- Education: University of Texas at Austin (MA); University of Edinburgh (PhD);
- Known for: PropBank VerbNet
- Awards: ACL Fellow (2014) AAAI Fellow (2020)
- Scientific career
- Fields: Computer Science Natural Language Processing Computational Linguistics
- Workplaces: University of Pennsylvania University of Colorado Boulder
- Thesis: Driving semantics for a limited domain (1985)
- Doctoral advisor: Alan Bundy
- Website: www.colorado.edu/faculty/palmer-martha/

= Martha Palmer =

American computer scientist

Martha (Stone) Palmer is an American computer scientist. She is best known for her work on verb semantics, and for the creation of ontological resources such as PropBank and VerbNet.

== Education ==

Palmer received a Master of Arts in Computer Science from University of Texas at Austin in 1976, advised by Robert Simmons.

She received her PhD from the University of Edinburgh in 1985. Her thesis was titled "Driving semantics for a limited domain", and was advised by Alan Bundy.

== Career ==

Palmer is currently a professor of computer science and linguistics at the University of Colorado Boulder. She was previously on the faculty of the University of Pennsylvania.

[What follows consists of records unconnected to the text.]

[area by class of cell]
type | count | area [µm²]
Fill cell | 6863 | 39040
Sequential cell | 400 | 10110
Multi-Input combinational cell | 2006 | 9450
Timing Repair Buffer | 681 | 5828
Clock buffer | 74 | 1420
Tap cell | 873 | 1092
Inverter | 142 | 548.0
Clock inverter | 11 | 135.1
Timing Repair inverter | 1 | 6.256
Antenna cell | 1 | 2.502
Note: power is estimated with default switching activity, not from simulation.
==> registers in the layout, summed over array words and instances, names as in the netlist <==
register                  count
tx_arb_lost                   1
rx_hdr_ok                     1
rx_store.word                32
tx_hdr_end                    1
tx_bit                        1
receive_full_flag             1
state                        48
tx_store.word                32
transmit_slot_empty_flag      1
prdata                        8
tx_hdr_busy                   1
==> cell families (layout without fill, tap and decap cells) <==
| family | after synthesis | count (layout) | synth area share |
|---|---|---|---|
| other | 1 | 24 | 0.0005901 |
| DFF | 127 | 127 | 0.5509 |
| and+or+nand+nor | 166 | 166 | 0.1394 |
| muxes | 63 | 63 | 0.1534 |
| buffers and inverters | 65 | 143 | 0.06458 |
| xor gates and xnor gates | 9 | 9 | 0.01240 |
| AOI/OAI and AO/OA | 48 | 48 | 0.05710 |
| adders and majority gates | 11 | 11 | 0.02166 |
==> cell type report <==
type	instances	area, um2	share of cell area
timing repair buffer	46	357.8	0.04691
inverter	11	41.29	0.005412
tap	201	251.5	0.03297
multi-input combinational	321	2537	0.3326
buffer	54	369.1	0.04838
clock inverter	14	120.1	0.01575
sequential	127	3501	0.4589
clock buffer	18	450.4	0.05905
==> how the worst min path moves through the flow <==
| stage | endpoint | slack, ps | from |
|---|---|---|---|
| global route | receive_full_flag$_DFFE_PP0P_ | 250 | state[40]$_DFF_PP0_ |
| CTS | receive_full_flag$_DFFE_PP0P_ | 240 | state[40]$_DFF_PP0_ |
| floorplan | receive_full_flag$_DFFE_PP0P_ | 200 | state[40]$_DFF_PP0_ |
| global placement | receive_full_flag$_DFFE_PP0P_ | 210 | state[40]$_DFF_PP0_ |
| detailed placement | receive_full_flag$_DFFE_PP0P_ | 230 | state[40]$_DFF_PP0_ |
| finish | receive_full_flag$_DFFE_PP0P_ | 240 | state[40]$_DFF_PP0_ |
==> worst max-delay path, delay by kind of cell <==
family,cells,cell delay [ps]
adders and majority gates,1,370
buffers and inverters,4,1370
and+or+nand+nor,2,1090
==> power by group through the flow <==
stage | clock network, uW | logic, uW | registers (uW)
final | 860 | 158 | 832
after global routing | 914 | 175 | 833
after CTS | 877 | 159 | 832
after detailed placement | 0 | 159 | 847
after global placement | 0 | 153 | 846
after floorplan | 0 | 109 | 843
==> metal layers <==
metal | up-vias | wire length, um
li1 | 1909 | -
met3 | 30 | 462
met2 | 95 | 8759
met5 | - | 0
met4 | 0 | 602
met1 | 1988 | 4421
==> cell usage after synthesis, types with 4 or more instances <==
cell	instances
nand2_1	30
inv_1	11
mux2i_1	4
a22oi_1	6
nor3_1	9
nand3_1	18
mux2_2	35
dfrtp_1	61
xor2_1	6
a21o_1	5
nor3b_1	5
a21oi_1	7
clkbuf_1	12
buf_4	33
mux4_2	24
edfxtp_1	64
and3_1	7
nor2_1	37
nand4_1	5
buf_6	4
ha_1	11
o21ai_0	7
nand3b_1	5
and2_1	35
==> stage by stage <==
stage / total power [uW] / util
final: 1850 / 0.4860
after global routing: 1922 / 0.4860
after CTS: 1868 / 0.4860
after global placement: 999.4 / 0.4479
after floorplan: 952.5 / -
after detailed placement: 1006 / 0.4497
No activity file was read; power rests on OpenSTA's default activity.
==> config.mk <==
export PLATFORM = sky130hd
export DESIGN_NAME = adt_threshold
export DESIGN_NICKNAME = d
export VERILOG_FILES = /design/src/adt_threshold.v
export VERILOG_INCLUDE_DIRS = /design/src /design/src/include
export SDC_FILE = /design/constraint.sdc
export NUM_CORES = 1
export LEC_CHECK = 0
export BUFFER_PORTS_ARGS = -buffer_cell sky130_fd_sc_hd__buf_2
export CAP_MARGIN = 20
export CORE_AREA = 2 2 51 101
export DETAILED_ROUTE_END_ITERATION = 10
export DIE_AREA = 0 0 53 103
export GPL_ROUTABILITY_DRIVEN = 0
export PLACE_DENSITY_LB_ADDON = 0.2
export SETUP_SLACK_MARGIN = 0.15
export SLEW_MARGIN = 10
export SYNTH_ARGS = -nofsm -noshare
export SYNTH_HDL_FRONTEND = slang
export SYNTH_SLANG_ARGS = --single-unit
==> constraint.sdc <==
create_clock -name clk -period 7.2 [get_ports clk]
set_input_delay 1.08 -clock clk [delete_from_list [all_inputs] [get_ports clk]]
set_output_delay 1.08 -clock clk [all_outputs]
set_load 0.05 [all_outputs]
## config.mk

```make
export PLATFORM = sky130hd
export DESIGN_NAME = crjm_meter
export DESIGN_NICKNAME = d
export VERILOG_FILES = /design/src/rtl/crjm_pkg.sv /design/src/rtl/crjm_iir1.sv /design/src/rtl/crjm_meter.sv
export VERILOG_INCLUDE_DIRS = /design/src /design/src/rtl
export SDC_FILE = /design/constraint.sdc
export NUM_CORES = 2
export LEC_CHECK = 0
export BUFFER_PORTS_ARGS = -buffer_cell sky130_fd_sc_hd__buf_2
export CORE_MARGIN = 1.5
export CORE_UTILIZATION = 50
export CTS_BUF_LIST = sky130_fd_sc_hd__clkbuf_4 sky130_fd_sc_hd__clkbuf_8 sky130_fd_sc_hd__clkbuf_16
export DETAILED_ROUTE_END_ITERATION = 10
export PLACE_DENSITY = 0.67
export REMOVE_ABC_BUFFERS = 1
export SYNTH_ARGS = -nofsm -noshare
export SYNTH_HDL_FRONTEND = slang
export SYNTH_SLANG_ARGS = --single-unit
export TNS_END_PERCENT = 20
```

## constraint.sdc

```tcl
create_clock -name clk -period 12.2 [get_ports clk]
set_input_delay 0 -clock clk [delete_from_list [all_inputs] [get_ports clk]]
set_output_delay 0 -clock clk [all_outputs]
set_load 0.05 [all_outputs]
```
[config.mk]
export PLATFORM = sky130hd
export DESIGN_NAME = pafc_port
export DESIGN_NICKNAME = d
export VERILOG_FILES = /design/src/pafc_pkg.sv /design/src/pafc_fifo.sv /design/src/pafc_port.sv
export SDC_FILE = /design/constraint.sdc
export NUM_CORES = 1
export LEC_CHECK = 0
export ABC_CLOCK_PERIOD_IN_PS = 3400
export BUFFER_PORTS_ARGS = -buffer_cell sky130_fd_sc_hd__buf_2
export CORE_ASPECT_RATIO = 0.5
export CORE_MARGIN = 2
export CORE_UTILIZATION = 35
export DETAILED_ROUTE_END_ITERATION = 10
export HOLD_SLACK_MARGIN = 0.15
export PLACE_DENSITY = 0.62
export SYNTH_ARGS = -nofsm -noshare
export SYNTH_HDL_FRONTEND = slang
export SYNTH_SLANG_ARGS = --single-unit
[constraint.sdc]
create_clock -name clock -period 3.4 [get_ports clock]
set_input_delay 0.17 -clock clock [delete_from_list [all_inputs] [get_ports clock]]
set_output_delay 0.17 -clock clock [all_outputs]
set_load 0.05 [all_outputs]
[src/pafc_pkg.sv]
// Purpose: shared constants and carrier types for the port link setup and
//          flow control block
// Assumes: 20 MHz clock
// Notes:   mode codes are ordered so a larger code is a better mode
package pafc_pkg;

  // resolved link modes, lowest first
  typedef enum logic [1:0] {
    PAFC_M10H  = 2'b00,
    PAFC_M10F  = 2'b01,
    PAFC_M100H = 2'b10,
    PAFC_M100F = 2'b11
  } pafc_mode_e;

  // ability bit positions in a four-bit ability vector
  localparam int PAFC_AB_10H  = 0;
  localparam int PAFC_AB_10F  = 1;
  localparam int PAFC_AB_100H = 2;
  localparam int PAFC_AB_100F = 3;
  localparam logic [3:0] PAFC_LOCAL_ABIL = 4'hf;

  // delay added to the collision domain budget at 100 half duplex, bit times
  localparam logic [7:0] PAFC_HDX100_DELAY_BT = 8'h32;

  // fill thresholds in words, resume below pause
  localparam int PAFC_FIFO_DEPTH  = 32;
  localparam int PAFC_PAUSE_LEVEL = 28;
  localparam int PAFC_RESUME_LEVEL = 16;

  // pause quanta sent in a pause frame, zero means resume
  localparam logic [15:0] PAFC_PAUSE_QUANTA = 16'hffff;

  // reset values
  localparam logic PAFC_RST_FORCE100 = 1'b0;
  localparam logic PAFC_RST_FIBER_FDX = 1'b1;

  // mode after resolution, carried to the rest of the port
  typedef struct packed {
    logic       up;
    logic       speed100;
    logic       full_duplex;
  } pafc_link_s;

  // request to the frame transmitter for a flow-control frame
  typedef struct packed {
    logic        valid;
    logic [15:0] quanta;
  } pafc_pause_req_s;

  // negotiation state
  typedef enum logic [1:0] {
    PAFC_DOWN   = 2'b00,
    PAFC_NEG    = 2'b01,
    PAFC_UP     = 2'b10
  } pafc_state_e;

endpackage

In 2026, she was appointed to the UN Independent International Scientific Panel on AI.

=== Awards and honors ===

Palmer served as president of the Association for Computational Linguistics in 2005 and was named an ACL Fellow in 2014 "for significant contributions to computational semantics and the development of semantic corpora".

In 2017, she was awarded the Helen & Hubert Croft (endowed) Professorship by the University of Colorado. In the same year, the university named her a "Professor of Distinction", a title reserved for professors who have received international recognition for their research. She was elected an AAAI Fellow in 2020 "for significant contributions to natural language processing and knowledge representation, including widely-used corpora of annotated structures in several languages". In 2023, she was awarded the ACL Lifetime achievement award, the highest distinction by the Association for Computational Linguistics, for her lifetime work on verb semantics.